==> config.mk <==
export PLATFORM = sky130hd
export DESIGN_NAME = pipe_hazard_ctrl
export DESIGN_NICKNAME = d
export VERILOG_FILES = /design/src/rtl/pipe_hazard_ctrl.sv
export SDC_FILE = /design/constraint.sdc
export NUM_CORES = 1
export LEC_CHECK = 0
export ABC_AREA = 1
export CAP_MARGIN = 10
export CORE_UTILIZATION = 24
export DETAILED_ROUTE_END_ITERATION = 8
export DONT_BUFFER_PORTS = 1
export PLACE_DENSITY_LB_ADDON = 0.15
export RECOVER_POWER = 50
export SETUP_SLACK_MARGIN = 0.15
export SYNTH_ARGS = -nofsm -noshare
export SYNTH_HDL_FRONTEND = slang
export SYNTH_SLANG_ARGS = --single-unit
export TNS_END_PERCENT = 30
==> constraint.sdc <==
create_clock -name clk -period 1.8 [get_ports clk]
set_clock_uncertainty 0.1 [all_clocks]
set_input_delay 0.36 -clock clk [delete_from_list [all_inputs] [get_ports clk]]
set_output_delay 0.36 -clock clk [all_outputs]
set_load 0.05 [all_outputs]
==> src/rtl/pipe_hazard_ctrl.sv <==
// rtl/pipe_hazard_ctrl.sv - RV32I pipeline hazard/control unit: forwarding, load-use stalls, redirects, interrupt drain
module pipe_hazard_ctrl #(
  parameter int NFWD         = 2,
  parameter int LU_STALL_CYC = 1,
  parameter int BR_FLUSH_CYC = 1,
  localparam int SW          = $clog2(NFWD + 1)
) (
  input  logic              clk,
  input  logic              rst,
  input  logic [4:0]        rs1_if,
  input  logic [4:0]        rs2_if,
  input  logic              use_rs1_if,
  input  logic              use_rs2_if,
  input  logic [4:0]        rs1_de,
  input  logic [4:0]        rs2_de,
  input  logic [4:0]        rd_de,
  input  logic              rf_en_de,
  input  logic              is_load_de,
  input  logic [5*NFWD-1:0] rd_fw,
  input  logic [NFWD-1:0]   rf_en_fw,
  input  logic              br_taken_de,
  input  logic              mret_de,
  input  logic              irq_req,
  output logic [SW-1:0]     fwd_sel_a,
  output logic [SW-1:0]     fwd_sel_b,
  output logic              stall_if,
  output logic              flush_de,
  output logic              redir_vld,
  output logic [1:0]        redir_sel,
  output logic              epc_we,
  output logic              irq_ack
);

  typedef enum logic [2:0] {
    S_RUN   = 3'd0,
    S_LU    = 3'd1,
    S_FL    = 3'd2,
    S_DRAIN = 3'd3,
    S_TRAP  = 3'd4
  } state_t;

  localparam logic [1:0] SEL_ALU  = 2'd0;
  localparam logic [1:0] SEL_TRAP = 2'd1;
  localparam logic [1:0] SEL_EPC  = 2'd2;

  // Counter preloads; a sequence of length 1 never leaves RUN, so the
  // clamped value is unused in that case.
  localparam logic [2:0] LU_LOAD    = 3'(LU_STALL_CYC > 1 ? LU_STALL_CYC - 2 : 0);
  localparam logic [2:0] FL_LOAD    = 3'(BR_FLUSH_CYC > 1 ? BR_FLUSH_CYC - 2 : 0);
  localparam logic [2:0] DRAIN_LOAD = 3'(NFWD - 1);

  state_t     state;
  logic [2:0] cnt;

  logic       redirect;
  logic       load_use;
  logic       rd_de_nz;
  logic       rs1_hit;
  logic       rs2_hit;
  logic [SW-1:0] sel_a_raw;
  logic [SW-1:0] sel_b_raw;

  // Redirect request and load-use detection against the instruction in IF.
  always_comb begin
    redirect = br_taken_de | mret_de;
    rd_de_nz = (rd_de != 5'd0);
    rs1_hit  = use_rs1_if & (rs1_if == rd_de);
    rs2_hit  = use_rs2_if & (rs2_if == rd_de);
    load_use = is_load_de & rf_en_de & rd_de_nz & (rs1_hit | rs2_hit);
  end

  // Forward select: scan oldest to youngest so the youngest matching stage wins.
  always_comb begin
    sel_a_raw = '0;
    sel_b_raw = '0;
    for (int k = NFWD - 1; k >= 0; k--) begin
      if (rf_en_fw[k] && (rs1_de != 5'd0) && (rd_fw[5*k +: 5] == rs1_de)) begin
        sel_a_raw = SW'(k + 1);
      end
      if (rf_en_fw[k] && (rs2_de != 5'd0) && (rd_fw[5*k +: 5] == rs2_de)) begin
        sel_b_raw = SW'(k + 1);
      end
    end
  end

  // Control sequencer: RUN arbitrates irq > redirect > load-use, others count down.
  always_ff @(posedge clk or posedge rst) begin
    if (rst) begin
      state <= S_RUN;
      cnt   <= 3'd0;
    end else begin
      case (state)
        S_RUN: begin
          if (irq_req) begin
            state <= S_DRAIN;
            cnt   <= DRAIN_LOAD;
          end else if (redirect) begin
            if (BR_FLUSH_CYC > 1) begin
              state <= S_FL;
              cnt   <= FL_LOAD;
            end
          end else if (load_use) begin
            if (LU_STALL_CYC > 1) begin
              state <= S_LU;
              cnt   <= LU_LOAD;
            end
          end
        end
        S_LU, S_FL: begin
          if (cnt == 3'd0) begin
            state <= S_RUN;
          end else begin
            cnt <= cnt - 3'd1;
          end
        end
        S_DRAIN: begin
          if (cnt == 3'd0) begin
            state <= S_TRAP;
          end else begin
            cnt <= cnt - 3'd1;
          end
        end
        S_TRAP: begin
          state <= S_RUN;
          cnt   <= 3'd0;
        end
        default: begin
          state <= S_RUN;
          cnt   <= 3'd0;
        end
      endcase
    end
  end

  // Output decode from the current state and, in RUN, the same-cycle requests.
  always_comb begin
    fwd_sel_a = '0;
    fwd_sel_b = '0;
    stall_if  = 1'b0;
    flush_de  = 1'b0;
    redir_vld = 1'b0;
    redir_sel = SEL_ALU;
    epc_we    = 1'b0;
    irq_ack   = 1'b0;
    if (!rst) begin
      fwd_sel_a = sel_a_raw;
      fwd_sel_b = sel_b_raw;
      case (state)
        S_RUN: begin
          if (redirect) begin
            redir_vld = 1'b1;
            redir_sel = mret_de ? SEL_EPC : SEL_ALU;
            flush_de  = 1'b1;
          end
          if (irq_req) begin
            stall_if = 1'b1;
            flush_de = 1'b1;
          end else if (!redirect && load_use) begin
            stall_if = 1'b1;
            flush_de = 1'b1;
          end
        end
        S_LU, S_DRAIN: begin
          stall_if = 1'b1;
          flush_de = 1'b1;
        end
        S_FL: begin
          flush_de = 1'b1;
        end
        S_TRAP: begin
          redir_vld = 1'b1;
          redir_sel = SEL_TRAP;
          epc_we    = 1'b1;
          irq_ack   = 1'b1;
          flush_de  = 1'b1;
        end
        default: begin
          flush_de = 1'b0;
        end
      endcase
    end
  end

endmodule
### After elaboration in Yosys (flattened, before gate mapping)

Index checks and enable logic that the tools add are counted.

* register bits after elaboration: 6
* input bits: 46
* output and inout bits: 11
* logic and storage cells: 75

* add/subtract/negate cells: 1
* equal/unequal tests: 14
* muxes and demuxes: 30
* bitwise operators: 7
* reductions and logical operators: 21

Operators by type and width (count)
* $eq 5x5->1: 6
* $mux 2: 9
* $mux 3: 5
* $reduce_bool 5->1: 3
* $mux 1: 10
* $logic_and 1x1->1: 9
* $pmux 3 s3: 1
* $ne 2x2->1 const B: 4
* $eq 3x2->1 const B: 2
* $logic_not 3->1: 2
* $pmux 1 s2: 3
* $pmux 3 s2: 1
* $and 1x1->1: 5
* $pmux 2 s2: 1
* $reduce_or 2->1: 2
* $reduce_or 4->1: 1
* $eq 3x1->1 const B: 1
* $eq 3x3->1 const B: 1
* $reduce_and 3->1: 1
* $reduce_or 3->1: 1
* $sub 3x1->3 const B: 1
* $or 1x1->1: 2
* $reduce_and 2->1: 1
* $logic_not 1->1: 1

### Logic depth before layout (Yosys ltp)

Gate-level depths: netlist of run 1.

* depth after elaboration: 9
* mapped depth: 10
* gate-level depth less buffers: 10

### Worst setup path after synthesis of run 1

OpenSTA, ideal clock, no wires.

* path kind: register -> output
* from: register state[1]
* to: output redir_vld
* arrival time: 1.752 ns
* data required time: 1.340 ns
* setup slack: -0.412 ns
* cell stages (with the launch flop): 5
* path buffers: 0
* path through: dfrtp_1 inv_1 ha_1 inv_1 o21ai_0

* word-level cells in the longest chain between the ends: 3
* elaborated cells on any way between the ends: 4
* those cells by class: eq/ne: 1; mux: 2; reduce/logical: 1

Ends and longest elaborated chain
* start: declaration: RTL line 52 `state_t state;`
* start signal: assignment: RTL line 89 `state <= S_RUN;`
* start signal: assignment: RTL line 95 `state <= S_DRAIN;`
* start signal: assignment: RTL line 99 `state <= S_FL;`
* $eq 3x3->1 or $logic_not 3->1 (tied branches): RTL line 148 `case (state)`
* $pmux 1 s2 *: RTL line 148
* $mux 1 *: RTL line 145 `if (!rst) begin`
* end: declaration: RTL line 28 `output logic redir_vld,`

Mark *: on every way between the ends. The rest lies on a longest branch, timed or not.

### Worst setup path in the final report of run 1

* from: register state[1]
* to: output flush_de

* word-level cells in the longest chain between the ends: 4
* elaborated cells on any way between the ends: 8
* those cells by class: eq/ne: 4; mux: 2; reduce/logical: 2

Ends and longest elaborated chain
* $eq 3x2->1, or another cell as far along: RTL line 148
* $reduce_or 4->1 (no source line)
* $pmux 1 s2 *: RTL line 148
* $mux 1 *: RTL line 145
* end: declaration: RTL line 27 `output logic flush_de,`

Marks and branches as above.

==> results list, run 1 <==
- Post-Place Cells: 234
- Initial antenna violation count: 0
- Sequential share of the synthesized area: 12.8%
- From synthesis to final layout, the design area changed by 46.2%.
- Setup-failing EPs final: 2
- Final hold slack: 0.337 ns
- Placed Instance Area: 1240 um^2
* Sinks on Clock Net: 5
* Number of distinct standard cells referenced by the synthesized netlist: 27
- The die covers between 4000 and 5000 um^2.
* Buf/Inv on CP: 3
* Count of input and output buffers: 0
* CTS buffer count: 3
- Summed over all cells, the static leakage comes to 0.688 nW.
* Sort of element at the end of the critical path: primary output
- Total of fill cells in the finished design: 410
- At the end of the flow the core is filled with cells to 37.8%.
- For the worst-skew pair, the clock arrives at the later sink with an insertion delay of 0.22 ns.
- Row cnt: 22
- Global routing used 13.7% of the available tracks.
- The worst hold path belongs to the class input port to flop.
* Final Net Count: 248
- Async set or reset register ratio after synthesis: 100%
- Non-Filler Instances: 242
- Starting density of the core: 25.9%
- After clock tree synthesis, the clock-pin slew on the worst setup and hold paths is 0.04 ns.
* Slowest cell delay on critical path: 0.42 ns
- Count of warnings emitted by yosys: 0
- PD cells: 996 nW/um^2
- Detail Route Antenna Nets: 0
- Multiplexer fraction of the synthesized cell area: 0%
- Slew Limit Fails: 0
* Post-synthesis instance area: 976 um^2
- Routed len/inst: approximately 12 um
- Tmin final: about 1.8 ns
- The worst setup path is of the flop to primary output kind.
* Post-synthesis instance total: around 180
- Ratio of cells with drive above 1 in the final layout: 29.4%
- Library cell contributing the largest single delay on the critical path: dfrtp_1
- The first global-routing pass estimated 4750 um of wire.
- In the finished design, the share of the clock period the worst path needs comes to 101%.
- The setup check on the worst reg-to-reg path leaves a slack of 0.35 ns.
* TritonCTS clock tree: built
- DPL Wire Length: 2270 um
- Of the total synthesized cell area, the portion taken by AND, OR, NAND and NOR gates is 39.5%.
* Total non-filler cell area in the finished layout: about 1400 um^2
* Final Routed Wirelength: 2780 um
- Root buf cell: clkbuf_8
* Synth Area in Adders: ~9.0%
- Across the run, the number of max-cap violations was 0.
* Via count: 1104
- When the netlist entered floorplanning its net count stood at around 230.
* Die Ht: about 66 um
- Data required, critical path: approximately 1.3 ns
- Total overflow reported by the global router: 0
* Worst relative slew slack: 74.4%
* Xor-xnor portion of the synthesized cell area: 8.97%
- For the pin with the worst max-slew slack, the measured transition is between 0.3 and 0.4 ns.
- The flow ran to the end, but the final reports show violations.
- 0 antenna diodes ended up in the layout.
- Standard cell core area: 3770 um^2
* Crit path setup slack, layout: -0.0165 ns
- Total count of hold-check failures in the final report: 0
- After synthesis, the mean cell area works out to 5.55 um^2.
* Final weighted congestion in routability-driven placement: about 0.75
- Unrepaired setup endpoints after global routing: yes
* Area fraction in compound gates after synthesis: ~14%
- After the first detailed-routing iteration, the DRC count stood at 34.
- Largest delay contributor family on the critical path: flip-flops
* Top flip-flop cell by instance count after synthesis: dfrtp_1
- CTS built an H-tree with a depth of 1.
* Critical path, cell by cell: inv_2 -> ha_4 -> buf_6 -> nand2_4 -> a21oi_4 -> buf_12
* Number of global-route vias before repair: 1184
- PnR Total Power: 0.00142 W
- Failing checks: negative setup slack
* Startpoint kind of the worst setup timing path: flop
* Largest net degree at the start of global routing: 10
* Timing-limited maximum frequency: 0.551 GHz
- Synthesis inferred 5 register bits.
* I/O pin total: 57
- Via-to-Cell Ratio: 4.56
- Critical Path AT: about 1.4 ns
* Post-route DRC: 0
- Worst ir drop on vdd: 950 uV
* Die Width: 65.8 um
- Count of flip-flops with a built-in enable after synthesis: 0
- Combinational family with the most area after synthesis: simple AND/OR/NAND/NOR gates
- Crit-path max FO: 4
* Router iterations before antenna repair: 4
- No sink is reached through more buffers than the 2 on the longest clock path.
## cell type report
class / count / area, um^2 / area share [%]
multi-input cells: 132 / 847 / 59.4
inverters: 37 / 140 / 9.82
clock buffers: 4 / 45.0 / 3.16
repair buffers: 16 / 209 / 14.6
well taps: 48 / 60.1 / 4.21
flip-flops and latches: 5 / 125 / 8.77
## timing repair
action / CTS / global route
resized for setup: 18 / 15
hold buffers: 1 / 0
buffers inserted: 3 / 0
endpoints found under the hold margin: 5 / 0
pin swaps: 12 / 17
setup endpoints to repair: 9 / 14
## state kept, by name, summed over array words and instances (netlist names)
signal  count
cnt         3
state       2
## routing by layer
| layer | wire, um | GRT usage (%) | vias up | part of all wire [%] |
|---|---|---|---|---|
| met2 | 1340 | 25.0 | 50 | 48 |
| met3 | 288 | 3.28 | 2 | 10 |
| li1 | - | - | 580 | - |
| met4 | 17 | 2.45 | 0 | 0.61 |
| met5 | 0 | 0 | - | 0 |
| met1 | 1140 | 16.2 | 472 | 41 |
## kinds of logic (layout without fill, tap and decap cells)
| logic type | Yosys count | in the layout |
|---|---|---|
| flops | 5 | 5 |
| buf+inv | 39 | 57 |
| compound gates | 22 | 22 |
| xor+xnor | 10 | 10 |
| fa+ha+maj | 7 | 7 |
| simple gates | 93 | 93 |
## power breakdown
| group | total [W] | switching [W] | internal [W] |
|---|---|---|---|
| combinational | 0.00102 | 0.000581 | 0.000438 |
| clock | 0.000203 | 0.0000511 | 0.000152 |
| sequential | 0.000199 | 0.0000404 | 0.000159 |
## cell usage after synthesis (2+ instances only)
master	n	share of area, %
nand2_1	54	21
dfrtp_1	5	13
nand4_1	2	1.3
ha_1	7	9.0
a21oi_1	3	1.5
inv_2	6	2.3
xnor2_1	4	3.6
xor2_1	6	5.4
o21ai_0	6	3.1
nand3_1	5	2.6
o31ai_1	2	1.5
inv_1	31	12
o22ai_1	5	3.2
nor3_1	4	2.1
nor2_1	23	8.8
a211oi_1	2	1.5
## worst reg2reg max path, cell delays in order (launching register included)
cell     delay (ns)
dfrtp_1        0.42
inv_2          0.12
ha_4           0.16
inv_2          0.06
nor2_1         0.15
inv_1          0.09
o21ai_2        0.11
nand2_1        0.08
o31ai_1        0.07
## worst paths after layout
check / endpoint / cells past startpoint / startpoint
setup / recovery: flush_de / 6 / state[1]$_DFFE_PP0P_
hold / removal: cnt[1]$_DFFE_PP0P_ / 2 / irq_req
setup reg to reg: cnt[1]$_DFFE_PP0P_ / 8 / state[1]$_DFFE_PP0P_
hold reg to reg: cnt[0]$_DFFE_PP0P_ / 2 / cnt[0]$_DFFE_PP0P_
max in group asynchronous: cnt[1]$_DFFE_PP0P_ / 2 / rst
min in group asynchronous: state[2]$_DFFE_PP0P_ / 2 / rst
## placed cells by master, fill, tap and decap left out, types with 2 or more instances in the layout
master / n
nand2_1: 48
inv_1: 26
nor2_1: 14
inv_2: 10
xor2_1: 6
nor2_2: 6
buf_12: 6
buf_4: 6
o22ai_1: 5
nand3_1: 5
nand2_2: 5
ha_1: 5
dfrtp_1: 5
nor2_4: 4
o21ai_0: 3
xnor2_1: 3
nor3_2: 3
clkbuf_8: 3
buf_6: 3
a21oi_1: 2
o31ai_1: 2
nand4_1: 2
a21oi_4: 2
a211oi_1: 2
## through the flow
step | worst slack, ns | TNS, ns
2_1_floorplan | -0.0270 | -0.0270
5_1_grt | -0.0648 | -0.320
6_report | -0.0165 | -0.0184
3_3_place_gp | 0.0710 | 0
3_5_place_dp | 0.0758 | 0
4_1_cts | -0.0148 | -0.0212
Power figures use the tool's default switching activity.
==> run 2: changes to the inputs <==
--- a/config.mk
+++ b/config.mk
@@ -6,7 +6,6 @@
 export NUM_CORES = 1
 export LEC_CHECK = 0
 export ABC_AREA = 1
-export CAP_MARGIN = 10
 export CORE_UTILIZATION = 24
 export DETAILED_ROUTE_END_ITERATION = 8
 export DONT_BUFFER_PORTS = 1
==> results of run 2 <==
The final DEF is identical to that of run 1; final timing and power are the same.
==> variant: new RTL, config.mk and constraints of run 1 <==
Change the parameter `NFWD` from 2 to 4.
--- a/src/rtl/pipe_hazard_ctrl.sv
+++ b/src/rtl/pipe_hazard_ctrl.sv
@@ -2,3 +2,3 @@
 module pipe_hazard_ctrl #(
-  parameter int NFWD         = 2,
+  parameter int NFWD         = 4,
   parameter int LU_STALL_CYC = 1,
Interface: changed (resized fwd_sel_a, fwd_sel_b, rd_fw and rf_en_fw); port bits go from 57 to 71. No check against the original RTL was run, so the function may have changed too.
==> variant against run 1 <==
  * The run still ends with setup timing left
  * Register-to-register slack lost 0.17 ns
  * Sequential cell count unchanged
  * Worst setup slack got worse by 0.0014 ns
  * Worst hold slack worse by 0.016 ns
  * Cell area grew 45%
  * Area after synthesis is 36% higher
  * Sequential power decreased by 2%
  * Power up 7.0%
  * Global-route usage up 0.75 points
  * Wire length up 53%
  * Die area rose by 35%
  * Non-clock buffer count up 13
  * Critical endpoint unchanged
==> variant: results (changes against run 1) <==
Status -> finished, violations left (unchanged)
Violated checks -> setup timing (unchanged)
DR WL met3 -> 480 um (was 288 um)
Met1 wire length -> 1.769 mm (was 1.139 mm)
Comb power frac -> 73.6% (was 71.7%)
Syn Inst Count -> 238 (was 176)
Sequential share of the synthesized area -> 9.443% (was 12.82%)
Clock share of power -> 13.5% (was 14.3%)
Pin count of the biggest net entering global routing -> 11 (was 10)
Post-CTS sizing -> 39 (was 18)
CP max FO -> 3 (was 4)
Hold depth -> 3 (was 2)
Hold Path End -> state[2]$_DFFE_PP0P_ (was cnt[1]$_DFFE_PP0P_)
Finished Layout Cells -> 335 (was 242)
Number of fill cells -> 559 (was 410)
DRT iter0 DRCs -> 54 (was 34)
Grt met3 use -> 6.228% (was 3.276%)
Post-route setup TNS -> -0.01783 ns (was -0.01841 ns)
Post-DP HPWL -> 3.486 mm (was 2.273 mm)
Grt met2 use -> 26.40% (was 25.00%)
Layout cells sized above 1 -> 35.85% (was 29.38%)
Global-route wire length before repair -> 7.031 mm (was 4.747 mm)
Startpoint of the worst register-to-register path -> state[2]$_DFFE_PP0P_ (was state[1]$_DFFE_PP0P_)
WL final -> 4.251 mm (was 2.784 mm)
Synth top cells by count -> nand2_1 (58), inv_1 (31), nor2_1 (31) (was nand2_1 (54), inv_1 (31), nor2_1 (23))
Pwr Total -> 0.001520 W (was 0.001421 W)
Reg2reg path depth -> 10 (was 8)
Area after DPL -> 1775 um^2 (was 1236 um^2)
Syn Nets -> 303 (was 229)
Dpl cells -> 325 (was 234)
Place WS -> -0.1373 ns (was 0.07582 ns)
Final worst slack -> -0.01783 ns (was -0.01646 ns)
Slew HR -> 80.52% (was 74.41%)
Met1 usage -> 15.85% (was 16.20%)
Post-synthesis adder-cell area fraction -> 6.610% (was 8.974%)
Switch share -> 44.26% (was 47.34%)
R2r endpoint -> cnt[0]$_DFFE_PP0P_ (was cnt[1]$_DFFE_PP0P_)
Final setup violation count -> 1 (was 2)
LEAKAGE -> 0.9468 nW (was 0.6877 nW)
DR WL met2 -> 1.988 mm (was 1.338 mm)
==> variant: changes by cell type in the layout (fill, tap and decap cells not counted), moves of 4 or more <==
cell | before | now
nand3_2 | 0 | 4
nor2_1 | 14 | 20
buf_12 | 6 | 12
inv_2 | 10 | 14
xor2_1 | 6 | 11
a21oi_1 | 2 | 6
inv_4 | 0 | 5
buf_4 | 6 | 12
nand2_1 | 48 | 54
o21ai_1 | 1 | 5
nand4_1 | 2 | 7
==> variant: area by class of cell <==
type	count	area (um^2)	area share, %
multi-input cells	180	1237	59.76
flip-flops and latches	5	126.4	6.103
inverters	47	196.4	9.486
clock buffers	4	45.04	2.175
well taps	70	87.58	4.230
repair buffers	29	377.9	18.25
==> variant: worst max-delay path, cell delays in order, from the launching register on <==
cell and delay, ns:
dfrtp_2 0.43, ha_2 0.19, or2_4 0.23, a21oi_4 0.13, buf_12 0.15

━━━━━━

Task statement: Among the entries above, find the line with "- The first" and the line with "- DPL Wire Length: 2270 um"; give again exactly these two lines and all lines between them.

Your solution:
- The first global-routing pass estimated 4750 um of wire.
- In the finished design, the share of the clock period the worst path needs comes to 101%.
- The setup check on the worst reg-to-reg path leaves a slack of 0.35 ns.
* TritonCTS clock tree: built
- DPL Wire Length: 2270 um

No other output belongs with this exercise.